<file path="config.mk">
export PLATFORM = sky130hd
export DESIGN_NAME = bubble_sort_early_exit
export DESIGN_NICKNAME = d
export VERILOG_FILES = /design/src/design/bse_pkg.sv /design/src/design/bse_ram.sv /design/src/design/bse_cmp.sv /design/src/design/bubble_sort_early_exit.sv
export SDC_FILE = /design/constraint.sdc
export NUM_CORES = 2
export LEC_CHECK = 0
export ABC_AREA = 0
export BUFFER_PORTS_ARGS = -buffer_cell sky130_fd_sc_hd__clkbuf_2
export CAP_MARGIN = 20
export CORE_MARGIN = 2
export CORE_UTILIZATION = 35
export DETAILED_ROUTE_END_ITERATION = 7
export SYNTH_ARGS = -nofsm -noshare
export SYNTH_HDL_FRONTEND = slang
export SYNTH_HIERARCHICAL = 1
export SYNTH_SLANG_ARGS = --single-unit
export TNS_END_PERCENT = 20
</file>
<file path="constraint.sdc">
create_clock -name i_clk -period 9.9 [get_ports i_clk]
set_clock_uncertainty 0.2 [all_clocks]
set_input_delay 0.495 -clock i_clk [delete_from_list [all_inputs] [get_ports i_clk]]
set_output_delay 0.495 -clock i_clk [all_outputs]
set_load 0.01 [all_outputs]
</file>
<file path="src/design/bse_pkg.sv">
// shared constants for the bubble sort block
`default_nettype none

package bse_pkg;

    localparam int MAX_ITEMS = 64;
    localparam int DW        = 32;
    localparam int AW        = $clog2(MAX_ITEMS);
    localparam int CW        = $clog2(MAX_ITEMS + 1);

endpackage

`default_nettype wire

</file>
<file path="src/design/bse_ram.sv">
// generic single-write, single-read ram with registered read data
`default_nettype none

module bse_ram #(
    parameter int WIDTH = 32,
    parameter int DEPTH = 64
) (
    input  wire logic                     i_clk,
    input  wire logic                     i_we,
    input  wire logic [$clog2(DEPTH)-1:0] i_waddr,
    input  wire logic [WIDTH-1:0]         i_wdata,
    input  wire logic [$clog2(DEPTH)-1:0] i_raddr,
    output logic      [WIDTH-1:0]         o_rdata
);

    logic [WIDTH-1:0] r_mem [DEPTH];

    always_ff @(posedge i_clk) begin
        if (i_we) begin
            r_mem[i_waddr] <= i_wdata;
        end
        o_rdata <= r_mem[i_raddr];
    end

endmodule

`default_nettype wire

</file>
<file path="src/design/bse_cmp.sv">
// compare-and-route unit: keeps the larger value, passes the smaller one down
`default_nettype none

module bse_cmp (
    input  wire logic signed [bse_pkg::DW-1:0] i_carry,
    input  wire logic signed [bse_pkg::DW-1:0] i_next,
    output logic                               o_swap,
    output logic signed      [bse_pkg::DW-1:0] o_low,
    output logic signed      [bse_pkg::DW-1:0] o_high
);

    // carried value greater than the next entry means a swap in this step
    assign o_swap = i_carry > i_next;
    assign o_low  = o_swap ? i_next  : i_carry;
    assign o_high = o_swap ? i_carry : i_next;

endmodule

`default_nettype wire

</file>
<file path="src/design/bubble_sort_early_exit.sv">
// top level of the bubble sort block with early exit
//
// usage
//   - present i_value and i_last with start high; a transaction is taken at a
//     rising edge where start is high and busy is low
//   - values are stored in arrival order; values beyond 64 are dropped and
//     the set is flagged as overflowed
//   - a transaction with i_last high ends the set: busy rises and the block
//     sorts the stored values ascending (signed), then streams them out
//   - each result shows on o_value_res / o_last_res / o_overflowed for one
//     cycle with o_valid high; the receiver cannot stall the stream
//   - o_last_res marks the final sorted value; busy drops in the cycle after it
// timing
//   - loading: one value per cycle while busy is low, no wait between values
//   - each bubble pass over len entries runs through one compare unit fed
//     by the single read port of the store ram
//   - up to n - 1 passes, fewer when a pass makes no swap
// reset
//   - i_rst_n low clears the set count, the overflow flag and the sequencer;
//     store contents are not cleared and need no clearing pass
`default_nettype none

module bubble_sort_early_exit (
    input  wire logic                               i_clk,
    input  wire logic                               i_rst_n,
    input  wire logic                               start,
    output logic                                    busy,
    input  wire logic signed [bse_pkg::DW-1:0]      i_value,
    input  wire logic                               i_last,
    output logic                                    o_valid,
    output logic signed      [bse_pkg::DW-1:0]      o_value_res,
    output logic                                    o_last_res,
    output logic                                    o_overflowed
);

    // sequencer states, one-hot
    typedef enum logic [5:0] {
        S_LOAD  = 6'b000001,  // idle, taking values
        S_FIRST = 6'b000010,  // read entry 0 for the first pass
        S_LOADC = 6'b000100,  // entry 0 arrives into the carry register
        S_PASS  = 6'b001000,  // compare carry with next entry, write smaller down
        S_TAIL  = 6'b010000,  // write the carried maximum at the end of the pass
        S_EMIT  = 6'b100000   // stream sorted entries out
    } t_state;

    t_state r_state, n_state;

    logic [bse_pkg::CW-1:0] r_count, n_count;  // values held in this set
    logic                   r_dropped, n_dropped;
    logic [bse_pkg::CW-1:0] r_len, n_len;      // length of the current pass
    logic [bse_pkg::CW-1:0] r_idx, n_idx;      // next read address
    logic signed [bse_pkg::DW-1:0] r_carry, n_carry;
    logic                   r_swp, n_swp;      // any swap in the current pass
    logic                   r_ovld, n_ovld;
    logic                   r_olast, n_olast;
    logic                   r_done, n_done;    // final result is on the ports

    // ram ports
    logic                          w_we;
    logic [bse_pkg::AW-1:0]        w_waddr;
    logic [bse_pkg::DW-1:0]        w_wdata;
    logic [bse_pkg::AW-1:0]        w_raddr;
    logic [bse_pkg::DW-1:0]        w_rdata;

    // compare unit
    logic                          w_swap;
    logic signed [bse_pkg::DW-1:0] w_low;
    logic signed [bse_pkg::DW-1:0] w_high;

    logic                          w_take;
    logic                          w_room;
    logic [bse_pkg::CW-1:0]        w_wr_k;     // write-back address in a pass
    logic [bse_pkg::CW-1:0]        w_tail_k;
    logic [bse_pkg::CW-1:0]        w_cnt_m1;

    assign busy     = (r_state != S_LOAD) || r_done;
    assign w_take   = start && !busy;
    assign w_room   = r_count < bse_pkg::CW'(bse_pkg::MAX_ITEMS);
    assign w_wr_k   = r_idx - bse_pkg::CW'(2);
    assign w_tail_k = r_len - bse_pkg::CW'(1);
    assign w_cnt_m1 = r_count - bse_pkg::CW'(1);

    bse_ram #(
        .WIDTH (bse_pkg::DW),
        .DEPTH (bse_pkg::MAX_ITEMS)
    ) u_store (
        .i_clk   (i_clk),
        .i_we    (w_we),
        .i_waddr (w_waddr),
        .i_wdata (w_wdata),
        .i_raddr (w_raddr),
        .o_rdata (w_rdata)
    );

    bse_cmp u_cmp (
        .i_carry (r_carry),
        .i_next  (w_rdata),
        .o_swap  (w_swap),
        .o_low   (w_low),
        .o_high  (w_high)
    );

    // read address: entry 0 at the start of a pass, otherwise the walking index
    assign w_raddr = (r_state == S_FIRST || r_state == S_TAIL) ?
                     '0 : r_idx[bse_pkg::AW-1:0];

    always_comb begin
        n_state   = r_state;
        n_count   = r_count;
        n_dropped = r_dropped;
        n_len     = r_len;
        n_idx     = r_idx;
        n_carry   = r_carry;
        n_swp     = r_swp;
        n_ovld    = 1'b0;
        n_olast   = 1'b0;
        n_done    = 1'b0;
        w_we      = 1'b0;
        w_waddr   = r_count[bse_pkg::AW-1:0];
        w_wdata   = i_value;

        unique case (r_state)
            S_LOAD: begin
                if (r_done) begin
                    // final result leaves now, set bookkeeping restarts
                    n_count   = '0;
                    n_dropped = 1'b0;
                end else if (w_take) begin
                    if (w_room) begin
                        w_we    = 1'b1;
                        n_count = r_count + bse_pkg::CW'(1);
                    end else begin
                        n_dropped = 1'b1;
                    end
                    if (i_last) begin
                        n_len = n_count;
                        n_idx = '0;
                        if (n_count >= bse_pkg::CW'(2)) begin
                            n_state = S_FIRST;
                        end else begin
                            n_state = S_EMIT;
                        end
                    end
                end
            end
            S_FIRST: begin
                n_idx   = bse_pkg::CW'(1);
                n_state = S_LOADC;
            end
            S_LOADC: begin
                n_carry = w_rdata;
                n_swp   = 1'b0;
                n_idx   = r_idx + bse_pkg::CW'(1);
                n_state = S_PASS;
            end
            S_PASS: begin
                w_we    = 1'b1;
                w_waddr = w_wr_k[bse_pkg::AW-1:0];
                w_wdata = w_low;
                n_carry = w_high;
                n_swp   = r_swp || w_swap;
                if (r_idx == r_len) begin
                    n_state = S_TAIL;
                end else begin
                    n_idx = r_idx + bse_pkg::CW'(1);
                end
            end
            S_TAIL: begin
                w_we    = 1'b1;
                w_waddr = w_tail_k[bse_pkg::AW-1:0];
                w_wdata = r_carry;
                // early exit when a pass made no swap or nothing is left to sort
                if (r_swp && w_tail_k >= bse_pkg::CW'(2)) begin
                    n_len   = w_tail_k;
                    n_idx   = bse_pkg::CW'(1);
                    n_state = S_LOADC;
                end else begin
                    n_idx   = '0;
                    n_state = S_EMIT;
                end
            end
            S_EMIT: begin
                n_ovld  = 1'b1;
                n_olast = (r_idx == w_cnt_m1);
                n_idx   = r_idx + bse_pkg::CW'(1);
                if (r_idx == w_cnt_m1) begin
                    n_done  = 1'b1;
                    n_state = S_LOAD;
                end
            end
            default: begin
                n_state = S_LOAD;
            end
        endcase
    end

    always_ff @(posedge i_clk) begin
        if (!i_rst_n) begin
            r_state   <= S_LOAD;
            r_count   <= '0;
            r_dropped <= 1'b0;
            r_ovld    <= 1'b0;
            r_olast   <= 1'b0;
            r_done    <= 1'b0;
        end else begin
            r_state   <= n_state;
            r_count   <= n_count;
            r_dropped <= n_dropped;
            r_ovld    <= n_ovld;
            r_olast   <= n_olast;
            r_done    <= n_done;
        end
    end

    // datapath registers, no reset needed
    always_ff @(posedge i_clk) begin
        r_len   <= n_len;
        r_idx   <= n_idx;
        r_carry <= n_carry;
        r_swp   <= n_swp;
    end

    // ram read data is already registered and lines up with the strobe
    assign o_valid      = r_ovld;
    assign o_value_res  = w_rdata;
    assign o_last_res   = r_olast;
    assign o_overflowed = r_dropped;

    // results only stream while emitting or in the cycle of the final result
    a_valid_in_emit: assert property (@(posedge i_clk) disable iff (!i_rst_n)
        r_ovld |-> (r_state == S_EMIT || r_done))
        else $error("result strobe outside emit");

    // the final result ends the set and the block is free in the cycle after it
    a_free_after_last: assert property (@(posedge i_clk) disable iff (!i_rst_n)
        (o_valid && o_last_res) |=> !busy)
        else $error("block still busy after final result");

    // a pass never runs with fewer than two entries
    a_pass_len: assert property (@(posedge i_clk) disable iff (!i_rst_n)
        (r_state == S_PASS || r_state == S_LOADC) |-> r_len >= bse_pkg::CW'(2))
        else $error("bubble pass shorter than two entries");

    // the set count never passes the store size
    a_count_cap: assert property (@(posedge i_clk) disable iff (!i_rst_n)
        r_count <= bse_pkg::CW'(bse_pkg::MAX_ITEMS))
        else $error("set count beyond store size");

endmodule

`default_nettype wire

</file>
# Word level (Yosys, flattened, before mapping)

Memory sizes are Yosys's and may differ from the RTL's. A register that Yosys moved wholly into a read port is not among the register bits.
Cells that the tools add are included.

Add/subtract/negate cells: 5
Magnitude comparators: 4
Reductions and logical operators: 19
Multiplexer cells: 43
Eq/ne operators: 18

Operator list:

| cell                | count |
|---|---|
| $pmux 32 s2         | 2 |
| $mux 7              | 14 |
| $mux 32             | 2 |
| $mux 6              | 8 |
| $pmux 6 s6          | 1 |
| $pmux 7 s5          | 1 |
| $gt 32x32->1        | 1 |
| $ne 2x2->1 const B  | 8 |
| $reduce_and 5->1    | 3 |
| $add 7x1->7 const B | 2 |
| $eq 7x7->1          | 2 |
| $ge 7x2->1 const B  | 2 |
| $pmux 7 s2          | 1 |
| $sub 7x1->7 const B | 2 |
| $pmux 6 s2          | 1 |
| $mux 1              | 11 |
| $lt 7x7->1 const B  | 1 |
| $eq 6x1->1 const B  | 1 |
| $eq 6x2->1 const B  | 1 |
| $eq 6x3->1 const B  | 1 |
| $eq 6x4->1 const B  | 1 |
| $eq 6x5->1 const B  | 1 |
| $eq 6x6->1 const B  | 1 |
| $ne 6x1->1 const B  | 1 |
| other kinds (11)    | 20 |

Output and inout bits: 36
RAM bits: 2048
Flip-flop bits (word level): 64
Bits of input ports: 36
Memories kept: 1

Memory list:

| memory        | depth | bits a word | rd ports | clocked after memory_dff | wr ports | line          | source |
|---|---|---|---|---|---|---|---|
| u_store.r_mem | 64    | 32          | 1        | 1                        | 1        | bse_ram.sv:16 | `logic [WIDTH-1:0] r_mem [DEPTH];` |

# Logic depth before layout (Yosys ltp)

Word-level depth: 13
Depth in mapped cells: 14
Gate-level depth less buffers: 10

# By module

Netlist, hierarchy kept.

Modules (own cells, without submodules):

| module                 | sequential area each (sq um) | area each (sq um) | instances | cells an instance |
|---|---|---|---|---|
| bse_ram                | 62139.6                      | 78515.3           | 1         | 3324 |
| bse_cmp                | 0.0                          | 4533.1            | 1         | 723 |
| bubble_sort_early_exit | 1731.7                       | 4095.2            | 1         | 506 |

# Least setup slack after synthesis

No wires, ideal clock.

Path kind: register -> register
From: register r_state[5]
To: memory u_store.r_mem[48][0] (enable)
Slack: 4.991 ns
Clock period less this slack: 4.909 ns
Library setup time: 0.461 ns
Cell stages (with the launch flop): 12
Data arrival time: 4.248 ns
Required time: 9.239 ns
Cell sequence: dfxtp_1 > nor4_1 > and2_1 > clkbuf_1 > nor2_1 > clkbuf_1 > nand2_1 > o211ai_1 > clkbuf_1 > nor2b_1 > nand4b_1 > nor3_1

Elaborated cells between the ends (all ways): 14

RTL lines:

| what                                            | line                          | source |
|---|---|---|
| start: declaration                              | bubble_sort_early_exit.sv:46  | `t_state r_state, n_state;` |
| start signal: assignment                        | bubble_sort_early_exit.sv:206 | `r_state <= n_state;` |
| $eq 6x5->1 / $eq 6x4->1 (equally long branches) | bubble_sort_early_exit.sv:122 | `unique case (r_state)` |
| $pmux 6 s2 (*)                                  | bubble_sort_early_exit.sv:122 |  |
| named net w_waddr (one bit)                     | bubble_sort_early_exit.sv:60  | `logic [bse_pkg::AW-1:0] w_waddr;` |
| end: declaration                                | bse_ram.sv:16                 |  |

The timed path passes the listed nets; every way through them passes the cells marked *.

# Worst setup path in the final report

From: register u_store.o_rdata[31], read port of u_store.r_mem
To: memory u_store.r_mem[1][14] (data pin)

Longest elaborated chain between the ends: 3

Ends and longest elaborated chain:

| what                        | line                          | source |
|---|---|---|
| start: declaration          | bse_ram.sv:13                 | `output logic [WIDTH-1:0] o_rdata` |
| $gt 32x32->1                | bse_cmp.sv:13                 | `assign o_swap = i_carry > i_next;` |
| $mux 32                     | bse_cmp.sv:14                 | `assign o_low = o_swap ? i_next : i_carry;` |
| named net w_low (one bit)   | bubble_sort_early_exit.sv:67  | `logic signed [bse_pkg::DW-1:0] w_low;` |
| $pmux 32 s2                 | bubble_sort_early_exit.sv:122 |  |
| named net w_wdata (one bit) | bubble_sort_early_exit.sv:61  | `logic [bse_pkg::DW-1:0] w_wdata;` |

The timed path passes the listed nets, and every way through them passes these cells.

==> flow_metrics.env <==
export IMPL_outcome="finished, final reports clean"
export IMPL_r2r_cells=13
export IMPL_placed_cells=7786
export IMPL_crit_required_ns=10.25
export IMPL_ant_nets=0
export IMPL_htree_levels=4
export IMPL_drive_gt1_share_pct=25.2
export IMPL_synth_ff_type="edfxtp_1"
export IMPL_crit_type="flip-flop to flip-flop"
export IMPL_portBuffers=71
export IMPL_yosysMostFrequentCell="edfxtp_1"
export IMPL_cp_end_kind="flip-flop"
export IMPL_cp_endpoint="u_store/r_mem[1][14]$_DFFE_PP_"
export IMPL_numCtsBuffers=204
export IMPL_synth_area_per_cell_um2=19.1
export IMPL_cp_top_family="buffers and inverters"
export IMPL_holdBufCountCts=3
export IMPL_critPathBufInv=5
export IMPL_r2r_slack_ns=3.87
export IMPL_clk_latency_ns=0.86
export IMPL_arrival_ns=6.38
export IMPL_rows=183
export IMPL_coreArea_um2=248000
export IMPL_ys_types=65
export IMPL_synth_nets=4628
export IMPL_grt_pass1_wl_um=330000
export IMPL_syn_inst=4553
export IMPL_slew_viol_final=0
export IMPL_grtUsageTotal_pct=18.0
export IMPL_fmaxAchievable_ghz=0.166
export IMPL_max_cap_violations=0
export IMPL_cts_sinks=2143
export IMPL_initial_core_util_pct=35.1
export IMPL_reg2reg_to="u_store/r_mem[1][14]$_DFFE_PP_"
export IMPL_yosysTopAreaCellShare_pct=72.2
export IMPL_synth_commonest_cells="edfxtp_1 (2095), mux4_2 (544), nand2_1 (338)"
export IMPL_yosysTopAreaCell="edfxtp_1"
export IMPL_synth_area_leaders="edfxtp_1 (72%), mux4_2 (14%), nand2_1 (1.5%)"
export IMPL_overflow=0
export IMPL_slew_headroom_pct=27.5
export IMPL_hold_start="i_value[8]"
export IMPL_synth_seq_area_share_pct=73.3
export IMPL_worst_pin_slew_ns=1.09
export IMPL_cts_tree="done"
export IMPL_cp_cell_sequence="inv_1 > ha_4 > buf_4 > clkinv_2 > a21oi_1 > a211oi_4 > and2_4 > buf_4 > a31oi_1 > nand4b_1 > a22oi_1 > nand2_2 > buf_12"
export IMPL_die_h_um=503
export IMPL_wire_per_inst_um=28.2
export IMPL_critPathMaxFanout=71
export IMPL_cp_depth=13
export IMPL_rsz0062_at_grt="false"
export IMPL_wirelength_um=231000
export IMPL_crit_slowest_cell="clkinv_2"
export IMPL_firstDrtPassIters=6
export IMPL_p_per_area_nw_per_um2=281
export IMPL_grt_start_max_net_pins=88
export IMPL_timing_final_crit_period_ns=6.03
export IMPL_power_leakage_nw=30.7
export IMPL_area_delta_synth_final_pct=13.3
export IMPL_io_pins=72
export IMPL_cts_resized=0
export IMPL_cpMostUsedCell="buf_4"
export IMPL_hold_viol_final=0
export IMPL_cp_start_kind="flip-flop"
export IMPL_clk_pin_slew_ns=0.06
export IMPL_synth_edf_count=2095
export IMPL_drc=0
export IMPL_grt_pass1_vias=45300
export IMPL_syn_area_um2=87100
export IMPL_vias_per_cell=5.67
export IMPL_dieArea_um2=253000
export IMPL_ir_worst_vdd_mv=0.246
export IMPL_drtIter0Drc=6403
export IMPL_root_buffer="clkbuf_16"
export IMPL_finalSetupViolCount=0
export IMPL_dr_total_vias=46400
export IMPL_cpPeakStageDelay_ns=0.90
export IMPL_gp_congestion=0.809
export IMPL_post_cts_buffers=0
export IMPL_r2r_start="u_store/o_rdata[31]$_DFF_P_"
export IMPL_synth_seq_cells=2143
export IMPL_num_nets_final=4750
export IMPL_crit_start="u_store/o_rdata[31]$_DFF_P_"
export IMPL_dpl_hpwl_um=125000
export IMPL_chipWidth_um=503
export IMPL_layoutNonFillerInstCount=8182
export IMPL_hold_path_class="primary input to flip-flop"
export IMPL_antenna_found_initial=3
export IMPL_ctsLongestPathBuffers=3
export IMPL_post_route_util_pct=39.8
export IMPL_setup_tns_ns=0
export IMPL_synth_async_reset_ratio_pct=0
export IMPL_yosys_warnings=6
export IMPL_post_route_period_util_pct=61.0
[state kept, by name (all words and copies together) (netlist names)]
register,flops
r_state,6
r_carry,32
r_count,7
o_last_res,1
o_valid,1
r_swp,1
u_store/r_mem,2048
u_store/o_rdata,32
r_len,7
r_idx,7
o_overflowed,1
[worst register-to-register path, stage by stage, from the launching register on]
cell and delay, ns:
dfxtp_1 0.48, inv_1 0.13, ha_4 0.58, buf_4 0.54, clkinv_2 0.93, a21oi_1 0.58
a211oi_4 0.06, and2_4 0.36, buf_4 0.50, a31oi_1 0.35, nand4b_1 0.14, a22oi_1 0.20
nand2_2 0.35, buf_12 0.33
[cell families (layout without fill, tap and decap cells)]
kind of cell | after synthesis | count (layout) | share of synthesized area [%]
flip-flops | 2143 | 2143 | 73.3
multiplexers | 638 | 638 | 15.1
AO/OA/AOI/OAI | 506 | 506 | 4.23
buffers and inverters | 351 | 647 | 1.82
AND/OR/NAND/NOR | 844 | 844 | 4.63
XOR/XNOR | 32 | 32 | 0.322
other | 0 | 3 | 0
adder cells (fa/ha/maj) | 39 | 39 | 0.560
[report_power, final]
group          internal (mW)  leakage [nW]  switching (mW)
logic                   3.63          8.25            5.67
clock network           4.28          3.15            3.32
registers               10.5          19.3           0.369
[final cells by class]
class / instances / area [um2]
clock buffer: 257 / 5360
multi-input combinational: 2059 / 22300
timing repair buffer: 226 / 1750
fill: 22100 / 149000
inverter: 41 / 155
tap: 3330 / 4170
clock inverter: 123 / 1110
antenna: 3 / 7.51
sequential: 2143 / 63900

----

The answer is each line from the entries above in which the word "runs" occurs.

* TASK RESULT *
//   - each bubble pass over len entries runs through one compare unit fed
    // a pass never runs with fewer than two entries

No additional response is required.